For urban residents, options are plentiful. Calgary and Edmonton both operate extensive seniors programming through parks, recreation, and libraries. Many of these programs are low-cost and specifically designed for older adults. The barrier is often not availability but knowing where to look. A call to your local library branch or a search on your city’s recreation website is a reasonable starting point.

For those in rural or smaller communities, formal programming is thinner. Here, the anchor often needs to be informal. A standing weekly phone call with a sibling or friend. A regular coffee at the same diner. A commitment to attend a local faith community or service club. These informal structures carry the same benefit when held consistently.

Get outside, with purpose

Summer daylight and warmer temperatures lower the barrier to outdoor activity. Research supports the benefit of outdoor time on mood, and even a short daily walk in natural light supports better sleep and reduced anxiety. The key word here is purpose: a walk to a destination, however modest, is more sustainable than a walk for its own sake.

A walk to pick up a few groceries, to sit in a park with a coffee, or to check on a neighbour creates structure and often produces an incidental conversation. Incidental conversations add up. They are not a replacement for close relationships, but they maintain a sense of being part of a community.

A note on safety: if balance, joint pain, or vision concerns make outdoor mobility more challenging, please speak with your physician or nurse practitioner before starting a new walking routine. Mobility should be supported, not pushed through.

Stay useful to someone

A sense of purpose is one of the most consistently protective factors for mental health in older adults. Volunteering, mentoring, or simply being someone a neighbour can count on all contribute to this. Summer often creates natural openings: community gardens need hands, local festivals need volunteers, and families with young children need grandparent energy.

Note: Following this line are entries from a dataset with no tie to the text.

==> src/hdl/vtpg_out_if.sv <==
// ----------------------------------------------------------------------------
// vtpg_out_if
// Pixel result channel: valid/ready with pixel value, coordinates and flags.
// ----------------------------------------------------------------------------
`timescale 1ns / 1ps

interface vtpg_out_if;
    logic        valid;
    logic        ready;
    logic [14:0] pixel_value;
    logic [9:0]  column;
    logic [9:0]  row;
    logic        line_end;
    logic        frame_end;

    modport source (output valid, output pixel_value, output column, output row,
                    output line_end, output frame_end, input ready);
    modport sink   (input valid, input pixel_value, input column, input row,
                    input line_end, input frame_end, output ready);
endinterface
===== src/hw/rtl/fsmf_pkg.sv =====
// ----------------------------------------------------------------------------
// fsmf_pkg
// shared types and constants of the first substring match finder
// ----------------------------------------------------------------------------
package fsmf_pkg;

    localparam int BYTE_W      = 8;
    localparam int CFG_INDEX_W = 3;
    localparam int CFG_DATA_W  = 64;
    localparam int LEN_W       = 6;
    localparam int POS_W       = 16;

    localparam logic [CFG_INDEX_W-1:0] CFG_IDX_PATTERN_A = 3'd0;
    localparam logic [CFG_INDEX_W-1:0] CFG_IDX_PATTERN_B = 3'd1;
    localparam logic [CFG_INDEX_W-1:0] CFG_IDX_PATTERN_C = 3'd2;
    localparam logic [CFG_INDEX_W-1:0] CFG_IDX_PATTERN_D = 3'd3;
    localparam logic [CFG_INDEX_W-1:0] CFG_IDX_LENGTH    = 3'd4;

    typedef struct packed {
        logic                   wr;
        logic [CFG_INDEX_W-1:0] index;
        logic [CFG_DATA_W-1:0]  data;
    } t_cfg_write;

    typedef struct packed {
        logic take;
        logic clear;
    } t_cell_ctrl;

endpackage


===== src/hw/rtl/fsmf_cell.sv =====
// ----------------------------------------------------------------------------
// fsmf_cell
// one pattern byte and its prefix match bit, fed by the previous cell's bit
// ----------------------------------------------------------------------------
module fsmf_cell #(
    parameter int BYTE_IDX = 0
) (
    input  logic                     i_clk,
    input  logic                     i_rst_n,
    input  fsmf_pkg::t_cfg_write     i_cfg,
    input  fsmf_pkg::t_cell_ctrl     i_ctrl,
    input  logic [fsmf_pkg::BYTE_W-1:0] i_text_byte,
    input  logic                     i_enable,
    input  logic                     i_prev_bit,
    output logic                     o_bit,
    output logic                     o_next_bit
);
    import fsmf_pkg::*;

    localparam logic [CFG_INDEX_W-1:0] REG_IDX =
        CFG_IDX_PATTERN_A + CFG_INDEX_W'(BYTE_IDX / 8);
    localparam int LANE = BYTE_IDX % 8;

    logic [BYTE_W-1:0] r_pat_byte;
    logic              r_bit;
    logic              n_bit;

    assign n_bit      = i_enable & i_prev_bit & (r_pat_byte == i_text_byte);
    assign o_bit      = r_bit;
    assign o_next_bit = n_bit;

    always_ff @(posedge i_clk) begin
        if (!i_rst_n) begin
            r_pat_byte <= '0;
        end else if (i_cfg.wr && i_cfg.index == REG_IDX) begin
            r_pat_byte <= i_cfg.data[LANE*BYTE_W +: BYTE_W];
        end
    end

    always_ff @(posedge i_clk) begin
        if (!i_rst_n) begin
            r_bit <= 1'b0;
        end else if (i_ctrl.clear) begin
            r_bit <= 1'b0;
        end else if (i_ctrl.take) begin
            r_bit <= n_bit;
        end
    end

endmodule


===== src/hw/rtl/first_substring_match_finder.sv =====
// ----------------------------------------------------------------------------
// first_substring_match_finder
// streaming shift-and search for the first occurrence of a configured pattern
// the result is registered and appears in the cycle after the transfer of the last item
// throughput: one text byte per cycle while the input is not stalled, set by the cell row update
// result held in an output register, input stalls while it waits unaccepted
// synchronous active-low reset clears pattern, length and all per-text state
// ----------------------------------------------------------------------------
module first_substring_match_finder #(
    parameter int MAX_PATTERN_BYTES = 32,
    parameter int MAX_TEXT_BYTES    = 65536
) (
    input  logic                                i_clk,
    input  logic                                i_rst_n,
    input  logic                                i_in_valid,
    output logic                                o_in_ready,
    input  logic [fsmf_pkg::BYTE_W-1:0]         i_text_byte,
    input  logic                                i_no_byte,
    input  logic                                i_is_last,
    output logic                                o_out_valid,
    input  logic                                i_out_ready,
    output logic                                o_found,
    output logic [fsmf_pkg::POS_W-1:0]          o_match_position,
    output logic                                o_text_overflow,
    input  logic                                i_cfg_valid,
    output logic                                o_cfg_ready,
    input  logic [fsmf_pkg::CFG_INDEX_W-1:0]    i_cfg_index,
    input  logic [fsmf_pkg::CFG_DATA_W-1:0]     i_cfg_data
);
    import fsmf_pkg::*;

    localparam int CNT_W = $clog2(MAX_TEXT_BYTES + 1);
    localparam int SUB_W = (CNT_W > POS_W) ? CNT_W : POS_W;
    localparam int SEL_W = (MAX_PATTERN_BYTES > 1) ? $clog2(MAX_PATTERN_BYTES) : 1;
    localparam logic [CNT_W-1:0] CNT_MAX = CNT_W'(MAX_TEXT_BYTES);
    localparam logic [LEN_W-1:0] LEN_MAX = LEN_W'(MAX_PATTERN_BYTES);

    t_cfg_write cfg;
    t_cell_ctrl ctrl;

    logic [LEN_W-1:0]             r_len;
    logic [CNT_W-1:0]             r_cnt;
    logic                         r_seen;
    logic [POS_W-1:0]             r_start;
    logic                         r_ovf;
    logic                         r_out_valid;
    logic                         r_found;
    logic [POS_W-1:0]             r_pos;
    logic                         r_out_ovf;

    logic [LEN_W-1:0]             len_eff;
    logic [LEN_W-1:0]             len_m1;
    logic [MAX_PATTERN_BYTES-1:0] enable;
    logic [MAX_PATTERN_BYTES-1:0] vec;
    logic [MAX_PATTERN_BYTES-1:0] n_vec;
    logic [MAX_PATTERN_BYTES:0]   prev;
    logic                         accept;
    logic                         has_byte;
    logic                         hit;
    logic [SUB_W-1:0]             start_full;
    logic                         n_seen;
    logic [POS_W-1:0]             n_start;
    logic                         n_ovf;

    assign o_cfg_ready = 1'b1;
    assign cfg.wr      = i_cfg_valid;
    assign cfg.index   = i_cfg_index;
    assign cfg.data    = i_cfg_data;

    assign o_in_ready = !r_out_valid || i_out_ready;
    assign accept     = i_in_valid && o_in_ready;
    assign has_byte   = accept && !i_no_byte;
    assign ctrl.take  = has_byte && (r_cnt != CNT_MAX);
    assign ctrl.clear = accept && i_is_last;

    assign len_eff = (r_len > LEN_MAX) ? LEN_MAX : r_len;
    assign len_m1  = len_eff - LEN_W'(1);

    always_comb begin
        for (int k = 0; k < MAX_PATTERN_BYTES; k++) begin
            enable[k] = (LEN_W'(k) < len_eff);
        end
    end

    assign prev[0] = 1'b1;

    genvar g;
    generate
        for (g = 0; g < MAX_PATTERN_BYTES; g++) begin : g_cell
            fsmf_cell #(
                .BYTE_IDX (g)
            ) u_cell (
                .i_clk       (i_clk),
                .i_rst_n     (i_rst_n),
                .i_cfg       (cfg),
                .i_ctrl      (ctrl),
                .i_text_byte (i_text_byte),
                .i_enable    (enable[g]),
                .i_prev_bit  (prev[g]),
                .o_bit       (vec[g]),
                .o_next_bit  (n_vec[g])
            );
            assign prev[g+1] = vec[g];
        end
    endgenerate

    // match ends on this byte when the top active bit comes up
    assign hit = ctrl.take && (len_eff != '0) && !r_seen && n_vec[len_m1[SEL_W-1:0]];
    assign start_full = SUB_W'(r_cnt) - SUB_W'(len_m1);

    assign n_seen  = r_seen || hit;
    assign n_start = hit ? start_full[POS_W-1:0] : r_start;
    assign n_ovf   = r_ovf || (has_byte && (r_cnt == CNT_MAX));

    always_ff @(posedge i_clk) begin
        if (!i_rst_n) begin
            r_len <= '0;
        end else if (i_cfg_valid && i_cfg_index == CFG_IDX_LENGTH) begin
            r_len <= i_cfg_data[LEN_W-1:0];
        end
    end

    always_ff @(posedge i_clk) begin
        if (!i_rst_n) begin
            r_cnt   <= '0;
            r_seen  <= 1'b0;
            r_start <= '0;
            r_ovf   <= 1'b0;
        end else if (ctrl.clear) begin
            r_cnt   <= '0;
            r_seen  <= 1'b0;
            r_start <= '0;
            r_ovf   <= 1'b0;
        end else if (accept) begin
            r_cnt   <= ctrl.take ? r_cnt + CNT_W'(1) : r_cnt;
            r_seen  <= n_seen;
            r_start <= n_start;
            r_ovf   <= n_ovf;
        end
    end

    always_ff @(posedge i_clk) begin
        if (!i_rst_n) begin
            r_out_valid <= 1'b0;
        end else if (ctrl.clear) begin
            r_out_valid <= 1'b1;
        end else if (i_out_ready) begin
            r_out_valid <= 1'b0;
        end
    end

    // result payload
    always_ff @(posedge i_clk) begin
        if (ctrl.clear) begin
            if (len_eff == '0) begin
                r_found <= 1'b1;
                r_pos   <= '0;
            end else begin
                r_found <= n_seen;
                r_pos   <= n_seen ? n_start : '0;
            end
            r_out_ovf <= n_ovf;
        end
    end

    assign o_out_valid      = r_out_valid;
    assign o_found          = r_found;
    assign o_match_position = r_pos;
    assign o_text_overflow  = r_out_ovf;

endmodule


===== config.mk =====
export PLATFORM = sky130hd
export DESIGN_NAME = first_substring_match_finder
export DESIGN_NICKNAME = d
export VERILOG_FILES = /design/src/hw/rtl/fsmf_pkg.sv /design/src/hw/rtl/fsmf_cell.sv /design/src/hw/rtl/first_substring_match_finder.sv
export SDC_FILE = /design/constraint.sdc
export NUM_CORES = 1
export LEC_CHECK = 0
export CORE_MARGIN = 8
export CORE_UTILIZATION = 54
export CTS_CLUSTER_DIAMETER = 50
export DETAILED_ROUTE_END_ITERATION = 12
export DONT_BUFFER_PORTS = 1
export PLACE_DENSITY = 0.66
export SYNTH_ARGS = -nofsm -noshare
export SYNTH_HDL_FRONTEND = slang
export SYNTH_SLANG_ARGS = --single-unit

===== constraint.sdc =====
create_clock -name i_clk -period 5.7 [get_ports i_clk]
set_clock_uncertainty 0.1 [all_clocks]
set_input_delay 0.57 -clock i_clk [delete_from_list [all_inputs] [get_ports i_clk]]
set_output_delay 0.57 -clock i_clk [all_outputs]
set_load 0.005 [all_outputs]

Yosys cells after proc, flatten, opt, wreduce, memory -nomap -nowiden:

Cells that the tools add are included.

* output and inout bits: 21
* word-level logic and storage cells: 244
* input bits: 82
* bits in registers: 347

* equal/unequal tests: 38
* add/subtract/negate cells: 3
* reduce and logical (&&, ||, !) cells: 26
* bitwise gates (word level): 65
* order comparisons: 34
* mux-type cells: 6

Operators with widths (number)
* equality test 8 bit: 32
* less-than comparator 5 x 6 -> 1 bit, first input constant: 16
* AND 1 bit: 63
* less-than comparator 4 x 6 -> 1 bit, first input constant: 8
* less-than comparator 3 x 6 -> 1 bit, first input constant: 4
* adder 17 x 1 -> 17 bit, second input constant: 1
* equality test 17 bit, second input constant: 1
* inequality test 17 bit, second input constant: 1
* 2-to-1 mux 16 bit: 1
* subtractor 16 x 6 -> 16 bit: 1
* logical AND 1 bit: 13
* less-than comparator 1 x 6 -> 1 bit, first input constant: 2
* less-than comparator 2 x 6 -> 1 bit, first input constant: 2
* equality test 3 x 2 -> 1 bit, second input constant: 2
* > comparator 6 bit, second input constant: 1
* logical NOT 6 bit: 1
* less-than comparator 5 x 6 -> 1 bit, second input constant: 1
* 2-to-1 mux 6 bit: 1
* nonzero test 6 bit: 1
* subtractor 6 x 1 -> 6 bit, second input constant: 1
* binary-select mux 1 bit (select 5 bit): 1
* OR reduction 2 bit: 2
* equality test 3 x 1 -> 1 bit, second input constant: 1
* equality test 3 bit, second input constant: 1
* 7 further kinds: 14

Depth between registers and ports, before layout:

Gate-level depths: netlist (run 1).

* word-level depth: 11
* depth in mapped cells: 16
* depth with buffers taken out: 14

Cells and area by module:

From an unflattened synthesis (run 1), not the netlist that was laid out.

* cell total of the unflattened synthesis: 1982
* area total of the unflattened synthesis: 18526.5 um2

By module, submodules not included
* fsmf_cell at g_cell[10].u_cell ...: instances 16, area an instance 451.7 um2, cells each 43, seq. area each 180.2 um2
* first_substring_match_finder: instances 1, area an instance 4092.7 um2, cells each 462, seq. area each 1381.3 um2
* fsmf_cell at g_cell[0].u_cell ...: instances 8, area an instance 455.4 um2, cells each 52, seq. area each 180.2 um2
* fsmf_cell at g_cell[24].u_cell ...: instances 8, area an instance 445.4 um2, cells each 52, seq. area each 180.2 um2

Least setup slack after synthesis (run 1):

OpenSTA, ideal clock, no wires.

* path kind: reg-to-reg
* start point: reg r_len[5]
* end point: reg r_pos[0] (netlist: o_match_position[0]) (data pin)
* buffers on the path: 2
* clock period less this slack: 3709 ps
* data arrival time: 3445 ps
* data required time: 5435 ps
* setup time: 165 ps
* setup slack: 1991 ps
* cell stages (with the launch flop): 13
* cell sequence: dfxtp_1 > buf_4 > nor2b_1 > clkinv_1 > ha_1 > nor2b_1 > a21oi_1 > or4_1 > mux4_2 > a2111oi_4 > o311ai_4 > buf_4 > o31ai_2

* cells in the longest elaborated chain, start to end: 11
* elaborated cells between the ends (all ways): 110
* those cells by class: add/sub: 2; order compare: 33; mux: 4; bitwise: 64; reduce/logical: 7

RTL lines
* start: declaration: RTL line first_substring_match_finder.sv:41 `logic [LEN_W-1:0] r_len;`
* start signal: assignment: RTL line first_substring_match_finder.sv:119 `r_len <= i_cfg_data[LEN_W-1:0];`
* > comparator 6 bit: RTL line first_substring_match_finder.sv:76 `assign len_eff = (r_len > LEN_MAX) ? LEN_MAX : r_len;`
* 2-to-1 mux 6 bit *: RTL line first_substring_match_finder.sv:76
* less-than comparator 1 x 6 -> 1 bit (tied with other cells): RTL line first_substring_match_finder.sv:81 `enable[k] = (LEN_W'(k) < len_eff);`
* AND 1 bit (2 in series): RTL line fsmf_cell.sv:28 `assign n_bit = i_enable & i_prev_bit & (r_pat_byte == i_text_byte);`
* binary-select mux 1 bit (select 5 bit): RTL line first_substring_match_finder.sv:108 `assign hit = ctrl.take && (len_eff != '0) && !r_seen && n_vec[len_m1[SEL_W-1:0]];`
* 2-to-1 mux 1 bit (implied by the code): RTL line first_substring_match_finder.sv:108
* logical AND 1 bit: RTL line first_substring_match_finder.sv:108
* logical OR 1 bit: RTL line first_substring_match_finder.sv:111 `assign n_seen = r_seen || hit;`
* NOT 1 bit (no source line)
* OR reduction 2 bit (no source line)
* end signal: assignment: RTL line first_substring_match_finder.sv:160 `r_pos <= n_seen ? n_start : '0;`
* end: declaration: RTL line first_substring_match_finder.sv:48 `logic [POS_W-1:0] r_pos;`

Mark *: on every way between the ends. The rest lies on a longest branch, timed or not. The select of a mux whose other input is x is not followed.
A chain may end at the register's enable or synchronous reset.

Final worst setup path (run 1):

Ends and elaborated chain as after synthesis.

==> impl_metrics.json, run 1 <==
{
  "clock_latency_ns": 0.52,
  "finalCritPeriodShare_pct": 73.11,
  "p_sw_share_pct": 22.41,
  "min-delay-start": "i_cfg_data[10]",
  "tightest_slew_ns": 1.220,
  "dp_cells": 2351,
  "crit_path_frequent_cell": "nor2b_1",
  "drive_gt1_share_pct": 4.460,
  "cts_tree": "done",
  "final_cell_mix": "nand2_1, dfxtp_1, a21boi_0, xnor2_1, xor2_1",
  "wl_microns": 48870,
  "num_antenna_cells": 0,
  "worstPathCellList": "nor2b_1, clkinv_1, ha_1, nor2b_1, a21oi_1, or4_1, mux4_2, a2111oi_4, o311ai_4, buf_4, o31ai_2",
  "p_int_uw": 4226,
  "critPathBufInv": 2,
  "synth_edf_count": 18,
  "crit_start": "r_len[5]$_SDFFE_PN0P_",
  "numClockSinks": 347,
  "port_buffers": 0,
  "synth_top_area_share_pct": 38.26,
  "first_iter_violations": 967,
  "hpwl_microns": 30610,
  "layout_commonest_cell": "nand2_1",
  "ctsHtreeMaxLevel": 2,
  "routedWlPerCell_microns": 20.19,
  "rows": 65,
  "cp-start-kind": "flip-flop",
  "cp-end-kind": "flip-flop",
  "async_flop_share_pct": 0,
  "synthesis.area_sq_um": 17220,
  "io_pins": 103,
  "clockBufferDepth": 3,
  "min_path_type": "in -> reg",
  "fmax_mhz": 240.0,
  "timing.rr.start": "r_len[5]$_SDFFE_PN0P_",
  "clkPwrFrac_pct": 47.4,
  "drc": 0,
  "synth_area_leaders": "dfxtp_1, nand2_1, a21boi_0, xnor2_1, xor2_1",
  "crit_path_max_fanout": 34,
  "grt_pass1_wl_microns": 77150,
  "ir_drop_uv": 276.6,
  "grt_max_degree": 266,
  "synth-main-ff-cell": "dfxtp_1",
  "cts_made_buffers": 41,
  "worstPathRequired_ns": 5.95,
  "finalCriticalPeriod_ns": 4.167,
  "yosys_register_bits": 347,
  "fp.dieH_microns": 194.6,
  "slowest_stage": "or4_1",
  "rsz0062_at_grt": "no",
  "yosysTopAreaCell": "dfxtp_1",
  "synth-warning-count": 0,
  "maxSlewViolCount": 0,
  "first_pass_iters": 5,
  "synth_compound_area_share_pct": 15.91,
  "grt_overflow": 0,
  "postCtsSetupRepairBufs": 0,
  "p_leak_uw": 0.006046,
  "slowest_delay_ns": 0.57,
  "hold_depth": 2,
  "pwr-share-comb_pct": 6.2,
  "synth_top_family_by_area": "simple AND/OR/NAND/NOR gates",
  "cap_viol_max_count": 0,
  "avgSynthCellArea_sq_um": 8.217,
  "grt_pass1_vias": 13570,
  "grt_usage_pct": 25.35,
  "power.density_nw_per_um2": 294.4,
  "clkSlewWorstSetupHoldPaths_ns": 0.06,
  "worst-path-stages": 11,
  "fillers": 2889,
  "place.gp.congestion": 0.8796,
  "critPathTopFamily": "simple AND/OR/NAND/NOR gates",
  "cts_hold_buf": 0,
  "synthAdderAreaFrac_pct": 0.9884,
  "fin_util_pct": 58.77,
  "ys_seq_area_share_pct": 41.40,
  "synth_xor_area_share_pct": 14.30,
  "postSynthCellCount": 2095,
  "power_frac_seq_pct": 46.3,
  "nets": 2087,
  "whs_ns": 0.09245,
  "via_count": 13780,
  "hold_viol": 0,
  "die_w_microns": 194.6,
  "synth-simple-area-share_pct": 21.62,
  "tns_ns": 0,
  "postRouteAntennaNets": 0,
  "path_class": "reg -> reg",
  "final_cells": 2420,
  "area_delta_synth_final_pct": 7.449,
  "outcome": "finished clean",
  "worstPathArrival_ns": 4.41,
  "avgViaCountPerCell": 5.694,
  "clockRootBuffer": "clkbuf_16",
  "synth_mux_area_share_pct": 1.534,
  "yosys.cell_types.count": 59,
  "p_switching_uw": 1221,
  "coreArea_sq_um": 31470,
  "start_util_pct": 54.70,
  "setup_violations": 0,
  "dieArea_sq_um": 37850,
  "grt_antenna_before_repair": 0,
  "synth_nets": 2190,
  "max_slew_margin_pct": 18.67,
  "r2r_cells": 11,
  "cts_resized": 0
}
## final cells by class
type	instances	area (sq um)	area share, %
clock buffers	58	1150	6.216
clock inverters	11	162.7	0.8793
inverters	16	60.06	0.3247
multi-input cells	1572	9390	50.76
flip-flops and latches	347	7127	38.53
well taps	402	503.0	2.719
repair buffers	14	105.1	0.5682
## worst paths after layout
path | slack, ns | end
worst min-delay path | 0.09 | g_cell[1].u_cell.r_pat_byte[2]$_SDFFE_PN0P_
worst max-delay path | 1.53 | o_match_position[0]$_SDFFCE_PP0P_
worst min register to register | 0.35 | g_cell[19].u_cell.o_bit$_SDFFE_PP0P_
worst max register to register | 1.53 | o_match_position[0]$_SDFFCE_PP0P_
## sequential cells by signal, summed over array words and instances (netlist names)
name / cells
g_cell.u_cell.r_pat_byte: 256
g_cell.u_cell.o_bit: 31
r_cnt: 17
o_match_position: 16
r_start: 16
r_len: 6
o_found: 1
o_out_valid: 1
o_text_overflow: 1
r_ovf: 1
r_seen: 1
## synth_stat cells (8+ instances only)
| library cell | n |
|---|---|
| xnor2_1 | 216 |
| o2111ai_1 | 8 |
| nor2b_1 | 12 |
| or3_1 | 9 |
| clkbuf_1 | 117 |
| a21oi_1 | 43 |
| o21ai_1 | 16 |
| edfxtp_1 | 18 |
| ha_1 | 12 |
| buf_2 | 24 |
| nor3_1 | 18 |
| nand3_1 | 44 |
| mux2i_1 | 23 |
| nand2_1 | 616 |
| buf_4 | 8 |
| a21boi_0 | 258 |
| inv_1 | 15 |
| o21ai_0 | 15 |
| nor2_1 | 55 |
| dfxtp_1 | 329 |
| nor4_1 | 38 |
| nand4_1 | 44 |
| xor2_1 | 65 |
| buf_1 | 10 |
## power groups by stage
stage	registers, uW	clock network, uW	logic (uW)
after floorplan	2570	0	328
after global placement	2580	0	334
after detailed placement	2580	0	338
after CTS	2520	2620	340
after global routing	2530	2710	375
final	2520	2580	340
## through the flow
| stage | power [uW] | cell area [sq um] | setup slack, ns |
|---|---|---|---|
| floorplan | 2895 | 17220 | 1.991 |
| global placement | 2910 | 17190 | 1.633 |
| detailed placement | 2915 | 17190 | 1.551 |
| CTS | 5485 | 18500 | 1.511 |
| global route | 5615 | 18500 | 1.097 |
| finish | 5446 | 18500 | 1.533 |
## per-layer routing
metal  vias to the layer above  track usage [%]  wire length [microns]
li1                       6710                -                      -
met1                      6630            33.78                  22310
met2                       356            41.59                  22500
met3                        83            4.388                   2793
met4                         0            7.468                   1264
met5                         -                0                      0
## cell families after synthesis
group,count (synthesis)
AO/OA/AOI/OAI,380
XOR/XNOR,281
buffers and inverters,176
flip-flops,347
multiplexers,25
adder cells (fa/ha/maj),13
AND/OR/NAND/NOR,872
other,1
No activity file was read; power rests on OpenSTA's default activity.
==> run 2: changes to the inputs <==
--- a/config.mk
+++ b/config.mk
@@ -5,6 +5,7 @@
 export SDC_FILE = /design/constraint.sdc
 export NUM_CORES = 1
 export LEC_CHECK = 0
+export ABC_AREA = 1
 export CORE_MARGIN = 8
 export CORE_UTILIZATION = 54
 export CTS_CLUSTER_DIAMETER = 50
==> constraint.sdc (replaced) <==
create_clock -name i_clk -period 4 [get_ports i_clk]
set_clock_uncertainty 0.1 [all_clocks]
set_input_delay 0.4 -clock i_clk [delete_from_list [all_inputs] [get_ports i_clk]]
set_output_delay 0.4 -clock i_clk [all_outputs]
set_load 0.005 [all_outputs]
==> run 2 against run 1 <==
Against the previous run:
- cell count increased by 27%
- flip-flop and latch count is the same
- sequential share of layout area shrank 2.6 points
- routed wire length increased by 13%
- die area up 1.6%
- core utilization grew 2.8 points
- synthesized cell count rose by 26%
- synthesized area is 1.8% higher
- design area grew 7.2%
- critical path type unchanged
- critical endpoint is now o_match_position[9]$_SDFFCE_PP0P_
- largest cell class unchanged
- largest power group unchanged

In rural communities where formal volunteer organizations may be limited, the same principle applies informally. Offering to drive someone to an appointment, helping a neighbour with yard work, or being available to a family that is managing a difficult season all create a reciprocal relationship. That reciprocity is part of what makes the connection meaningful.

Know the signs that something more is needed

Community connection supports mental health, but it does not replace clinical care when clinical care is what someone needs. If you or someone you love is experiencing persistent low mood, loss of interest in things that used to matter, significant changes in sleep or appetite, or withdrawal that is deepening over time, that warrants a conversation with a healthcare provider.

In Alberta, your family physician, nurse practitioner, or Health Link (811) are all reasonable starting points. Rural residents can also access virtual mental health supports through the province, which has expanded considerably in recent years.

The suggestions above are practical and backed by solid evidence. But they work best as prevention. When someone has already moved into a significant depressive episode or is experiencing anxiety that limits their daily functioning, connection alone is rarely sufficient.

A final thought

The older adults I work with are not waiting for someone to organize their social lives. What they often need is a prompt to take one step, and a reminder that the research supports it. Connection is not soft medicine. It is legitimate preventative care, and summer is a reasonable time to be intentional about it.

One standing commitment. One reason to be somewhere on a regular basis. That is a meaningful place to start.